Боль за ухом, возникшая следом за разговором с бароном, не отпускала, но и вроде бы не усиливалась. «Может еще обойдется все», – промелькнуло в голове у Ивера.
Комендант шел, тяжело переставляя ноги, точно налитые свинцом. Так бывает в кошмарном сне, когда за тобой гонится неведомый ужас, а ты не в силах убежать. «Может обойдется, – мысленно твердил он. – Господи, помоги, не дай умереть без покаяния!»
Воинству, неведомым образом, передались чувства командира. Люди сбивались с ноги, невольно замедляя шаг, строй растягивался, извиваясь. Он, даже не оборачиваясь, знал это, слыша, как вразнобой топочут позади грубые, подбитые железом подошвы. Многие невнятно бормотали молитвы…
С пригорка хорошо было виден солдатский строй, ползущий навстречу не двинувшимся с места бунтовщикам.
– Что это с ними? Чего они ползут, как мухи по коровьей лепешке?! – в досаде выругался барон.
…Вот уже враги были в досягаемости их выстрелов. Немеющим языком Гийом Ивер отдал команду. Заскрипели натягиваемые воротки, защелкали первые стрелы.
В строю мятежников упали первые убитые; потом еще и еще. Солдаты стреляли не слишком метко, но чтобы промахнуться на такой дистанции по неподвижной цели, нужно было сильно постараться. Руки работали независимо от головы: с усилием повернуть девять раз рукоять, вытащить короткий тяжелый штырь, вложить в гнездо… арбалет к плечу, палец жмет на спусковую планку… Кто-то упал… Или это не его выстрел?
Со стороны мятежников прилетало на удивление мало стрел.

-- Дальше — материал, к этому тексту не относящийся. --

--- src/flat_wrapper.sv ---
// flat-port wrapper written by rule: the top's interface ports become plain ports
module sccb_target_flat import sccb_pkg::*;
#(
  parameter logic [7:0]  SID        = SCCB_DEFAULT_SID,
  parameter int unsigned GLITCH_CYC = 2
)
  (clk, rst_n, bus_sioc, bus_siod_in, bus_rd_data, bus_siod_oe, bus_wr_valid, bus_wr_addr, bus_wr_data, bus_rd_addr, bus_busy);
  sccb_target_if bus_i ();
  input logic clk;
  input logic rst_n;
  input wire logic [$bits(bus_i.sioc)-1:0] bus_sioc;
  input wire logic [$bits(bus_i.siod_in)-1:0] bus_siod_in;
  input wire logic [$bits(bus_i.rd_data)-1:0] bus_rd_data;
  output wire logic [$bits(bus_i.siod_oe)-1:0] bus_siod_oe;
  output wire logic [$bits(bus_i.wr_valid)-1:0] bus_wr_valid;
  output wire logic [$bits(bus_i.wr_addr)-1:0] bus_wr_addr;
  output wire logic [$bits(bus_i.wr_data)-1:0] bus_wr_data;
  output wire logic [$bits(bus_i.rd_addr)-1:0] bus_rd_addr;
  output wire logic [$bits(bus_i.busy)-1:0] bus_busy;
  assign bus_i.sioc = bus_sioc;
  assign bus_i.siod_in = bus_siod_in;
  assign bus_i.rd_data = bus_rd_data;
  assign bus_siod_oe = bus_i.siod_oe;
  assign bus_wr_valid = bus_i.wr_valid;
  assign bus_wr_addr = bus_i.wr_addr;
  assign bus_wr_data = bus_i.wr_data;
  assign bus_rd_addr = bus_i.rd_addr;
  assign bus_busy = bus_i.busy;
  sccb_target #(.SID(SID), .GLITCH_CYC(GLITCH_CYC)) u_core (.clk(clk), .rst_n(rst_n), .bus(bus_i));
endmodule
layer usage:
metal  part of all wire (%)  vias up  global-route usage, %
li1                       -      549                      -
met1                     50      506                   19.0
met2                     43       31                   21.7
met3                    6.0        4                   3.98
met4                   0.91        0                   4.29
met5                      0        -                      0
[src/rtl/vdp_arb_pkg.sv]
// Shared types and constants for the VDP VRAM slot arbiter.
package vdp_arb_pkg;

  localparam int VRAM_AW = 17;

  localparam logic [1:0] DS_BOUNDARY = 2'b10;
  localparam logic [1:0] DS_CAPTURE  = 2'b11;

  typedef enum logic [2:0] {
    GNT_IDLE,
    GNT_DISP,
    GNT_SPRITE,
    GNT_CPU,
    GNT_CMD
  } gnt_e;

endpackage

[src/rtl/vdp_arb_port.sv]
// One req/ack requester port: pending/re-arm, ACK pulse and read-data capture.
module vdp_arb_port
  import vdp_arb_pkg::*;
(
  input  logic       clk_i,
  input  logic       rst_i,
  input  logic [1:0] dotstate_i,
  input  logic       req_i,
  input  logic       we_i,
  input  logic       grant_i,
  input  logic [7:0] pramdat_i,
  output logic       pending_o,
  output logic       ack_o,
  output logic [7:0] rdata_o
);

  logic       busy_q, busy_d;
  logic       wr_q, wr_d;
  logic       ack_q, ack_d;
  logic [7:0] rdata_q, rdata_d;
  logic       capture;

  assign capture = (dotstate_i == DS_CAPTURE);

  // The ACK cycle doubles as the re-arm cycle: a still-high REQ is stale there.
  assign pending_o = req_i & ~ack_q;
  assign ack_o     = ack_q;
  assign rdata_o   = rdata_q;

  always_comb begin
    busy_d  = busy_q;
    wr_d    = wr_q;
    ack_d   = 1'b0;
    rdata_d = rdata_q;
    if (grant_i) begin
      busy_d = 1'b1;
      wr_d   = we_i;
    end else if (capture && busy_q) begin
      busy_d = 1'b0;
      ack_d  = 1'b1;
      if (!wr_q) rdata_d = pramdat_i;
    end
  end

  always_ff @(posedge clk_i or posedge rst_i) begin
    if (rst_i) begin
      busy_q  <= 1'b0;
      wr_q    <= 1'b0;
      ack_q   <= 1'b0;
      rdata_q <= 8'h00;
    end else begin
      busy_q  <= busy_d;
      wr_q    <= wr_d;
      ack_q   <= ack_d;
      rdata_q <= rdata_d;
    end
  end

endmodule

[src/rtl/vdp_vram_slot_arbiter.sv]
// Per-dot VRAM slot arbiter: display > sprite > round-robin(CPU, CMD), one access per dot.
module vdp_vram_slot_arbiter
  import vdp_arb_pkg::*;
#(
  parameter int CPU_MAX_WAIT = 8
) (
  input  logic               CLK21M,
  input  logic               RESET,
  input  logic [1:0]         DOTSTATE,
  input  logic               DISP_REQ,
  input  logic [VRAM_AW-1:0] DISP_ADR,
  input  logic               SP_ACC,
  input  logic [VRAM_AW-1:0] SP_ADR,
  input  logic               CPU_REQ,
  input  logic               CPU_WE,
  input  logic [VRAM_AW-1:0] CPU_ADR,
  input  logic [7:0]         CPU_WDATA,
  output logic               CPU_ACK,
  output logic [7:0]         CPU_RDATA,
  input  logic               CMD_REQ,
  input  logic               CMD_WE,
  input  logic [VRAM_AW-1:0] CMD_ADR,
  input  logic [7:0]         CMD_WDATA,
  output logic               CMD_ACK,
  output logic [7:0]         CMD_RDATA,
  output logic [VRAM_AW-1:0] VRAM_ADR,
  output logic               VRAM_WE,
  output logic [7:0]         VRAM_WDATA,
  input  logic [7:0]         PRAMDAT,
  output logic [2:0]         GRANT,
  output logic               WAIT_OVF,
  input  logic               WAIT_CLR
);

  localparam logic [7:0] MAX_WAIT = 8'(CPU_MAX_WAIT);

  gnt_e               grant_q, win;
  logic [VRAM_AW-1:0] adr_q, win_adr;
  logic               we_q, win_we;
  logic [7:0]         wdata_q, win_wdata;
  logic               last_cmd_q;
  logic [7:0]         cnt_q, cnt_d;
  logic               ovf_q, ovf_set;
  logic               boundary, cpu_pend, cmd_pend;

  assign boundary = (DOTSTATE == DS_BOUNDARY);

  vdp_arb_port u_cpu_port (
    .clk_i(CLK21M), .rst_i(RESET), .dotstate_i(DOTSTATE),
    .req_i(CPU_REQ), .we_i(CPU_WE), .grant_i(boundary && (win == GNT_CPU)),
    .pramdat_i(PRAMDAT), .pending_o(cpu_pend), .ack_o(CPU_ACK), .rdata_o(CPU_RDATA)
  );

  vdp_arb_port u_cmd_port (
    .clk_i(CLK21M), .rst_i(RESET), .dotstate_i(DOTSTATE),
    .req_i(CMD_REQ), .we_i(CMD_WE), .grant_i(boundary && (win == GNT_CMD)),
    .pramdat_i(PRAMDAT), .pending_o(cmd_pend), .ack_o(CMD_ACK), .rdata_o(CMD_RDATA)
  );

  always_comb begin
    win = GNT_IDLE;
    if (DISP_REQ)                  win = GNT_DISP;
    else if (SP_ACC)               win = GNT_SPRITE;
    else if (cpu_pend && cmd_pend) win = last_cmd_q ? GNT_CPU : GNT_CMD;
    else if (cpu_pend)             win = GNT_CPU;
    else if (cmd_pend)             win = GNT_CMD;
  end

  // Idle slots hold the previous address; only handshake ports carry write data.
  always_comb begin
    win_adr   = adr_q;
    win_we    = 1'b0;
    win_wdata = wdata_q;
    case (win)
      GNT_DISP:   win_adr = DISP_ADR;
      GNT_SPRITE: win_adr = SP_ADR;
      GNT_CPU: begin
        win_adr   = CPU_ADR;
        win_we    = CPU_WE;
        win_wdata = CPU_WDATA;
      end
      GNT_CMD: begin
        win_adr   = CMD_ADR;
        win_we    = CMD_WE;
        win_wdata = CMD_WDATA;
      end
      default: ;
    endcase
  end

  always_comb begin
    cnt_d   = cnt_q;
    ovf_set = 1'b0;
    if (!CPU_REQ) begin
      cnt_d = 8'h00;
    end else if (boundary) begin
      if (win == GNT_CPU) begin
        cnt_d = 8'h00;
      end else if (cpu_pend) begin
        if (cnt_q != MAX_WAIT) cnt_d = cnt_q + 8'd1;
        ovf_set = (cnt_d == MAX_WAIT);
      end
    end
  end

  always_ff @(posedge CLK21M or posedge RESET) begin
    if (RESET) begin
      grant_q    <= GNT_IDLE;
      adr_q      <= '0;
      we_q       <= 1'b0;
      wdata_q    <= 8'h00;
      last_cmd_q <= 1'b1;
      cnt_q      <= 8'h00;
      ovf_q      <= 1'b0;
    end else begin
      cnt_q <= cnt_d;
      ovf_q <= ovf_set | (ovf_q & ~WAIT_CLR);
      if (boundary) begin
        grant_q <= win;
        adr_q   <= win_adr;
        we_q    <= win_we;
        wdata_q <= win_wdata;
        if (win == GNT_CPU)      last_cmd_q <= 1'b0;
        else if (win == GNT_CMD) last_cmd_q <= 1'b1;
      end else if (DOTSTATE == DS_CAPTURE) begin
        // Write strobe drops one cycle early so the slot ends with WE low.
        we_q <= 1'b0;
      end
    end
  end

  assign GRANT      = grant_q;
  assign VRAM_ADR   = adr_q;
  assign VRAM_WE    = we_q;
  assign VRAM_WDATA = wdata_q;
  assign WAIT_OVF   = ovf_q;

endmodule
`config.mk`:
```
export PLATFORM = sky130hd
export DESIGN_NAME = piso_serializer_flat
export DESIGN_NICKNAME = d
export VERILOG_FILES = /design/src/rtl/piso_serializer_if.sv /design/src/rtl/piso_serializer.sv /design/src/flat_wrapper.sv
export SDC_FILE = /design/constraint.sdc
export NUM_CORES = 1
export LEC_CHECK = 0
export BUFFER_PORTS_ARGS = -buffer_cell sky130_fd_sc_hd__clkbuf_2
export CORE_UTILIZATION = 57
export CTS_CLUSTER_SIZE = 25
export DETAILED_ROUTE_END_ITERATION = 8
export PLACE_DENSITY_LB_ADDON = 0.25
export SLEW_MARGIN = 25
export SYNTH_ARGS = -nofsm -noshare
export SYNTH_HDL_FRONTEND = slang
export SYNTH_SLANG_ARGS = --single-unit
```
`constraint.sdc`:
```
create_clock -name clk -period 5 [get_ports clk]
set_clock_uncertainty 0.2 [all_clocks]
set_input_delay 0 -clock clk [delete_from_list [all_inputs] [get_ports clk]]
set_output_delay 0 -clock clk [all_outputs]
set_load 0.03 [all_outputs]
```
[config.mk]
export PLATFORM = sky130hd
export DESIGN_NAME = regfile_wb_arbiter
export DESIGN_NICKNAME = d
export VERILOG_FILES = /design/src/rtl/regfile_pkg.sv /design/src/rtl/rr_arbiter2.sv /design/src/rtl/regfile_wb_arbiter.sv
export SDC_FILE = /design/constraint.sdc
export NUM_CORES = 1
export LEC_CHECK = 0
export ABC_AREA = 1
export BUFFER_PORTS_ARGS = -buffer_cell sky130_fd_sc_hd__buf_4
export CORE_ASPECT_RATIO = 0.75
export CORE_MARGIN = 5
export CORE_UTILIZATION = 41
export DETAILED_ROUTE_END_ITERATION = 12
export GPL_TIMING_DRIVEN = 0
export PLACE_DENSITY = 0.77
export SYNTH_ARGS = -nofsm -noshare
export SYNTH_HDL_FRONTEND = slang
export SYNTH_SLANG_ARGS = --single-unit
[constraint.sdc]
create_clock -name clk -period 1.8 [get_ports clk]
set_input_delay 0.54 -clock clk [delete_from_list [all_inputs] [get_ports clk]]
set_output_delay 0.54 -clock clk [all_outputs]
set_load 0.01 [all_outputs]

«Почему? – незамутненным краем сознания удивился Гийом. Нас ведь так легко перебить…» Нужно было, не теряя времени и не дожидаясь, пока враг опомнится, упорядочить стрельбу, а затем рвануться вперед и сойтись с бунтовщиками лицом к лицу, пустив в дело алебарды, мечи и боевые топоры. Мужики наверняка не выдержат и обратятся в бегство, они ж непривычные, они умеют только покорствовать, да гнуть спину…Но странная истома прочно овладела комендантом, и он был не в силах ничего сделать.
«Пора!! – решил барон. Черт с ними!»
– Вперед, пош-шел! – он хлестнул жеребца плетью. Переходя с рыси на быстрый галоп, наставляя пики, верховые устремились за де Боле, на скаку выстраиваясь в подобие тупой подковы.
Двести шагов… Земля летит из под копыт. Сто пятьдесят шагов… Сто двадцать… Краем глаза барон зафиксировал топчущуюся на месте в нерешительности пехоту, тем не менее старательно прореживающую стрелами по-прежнему недвижимый строй бунтовщиков.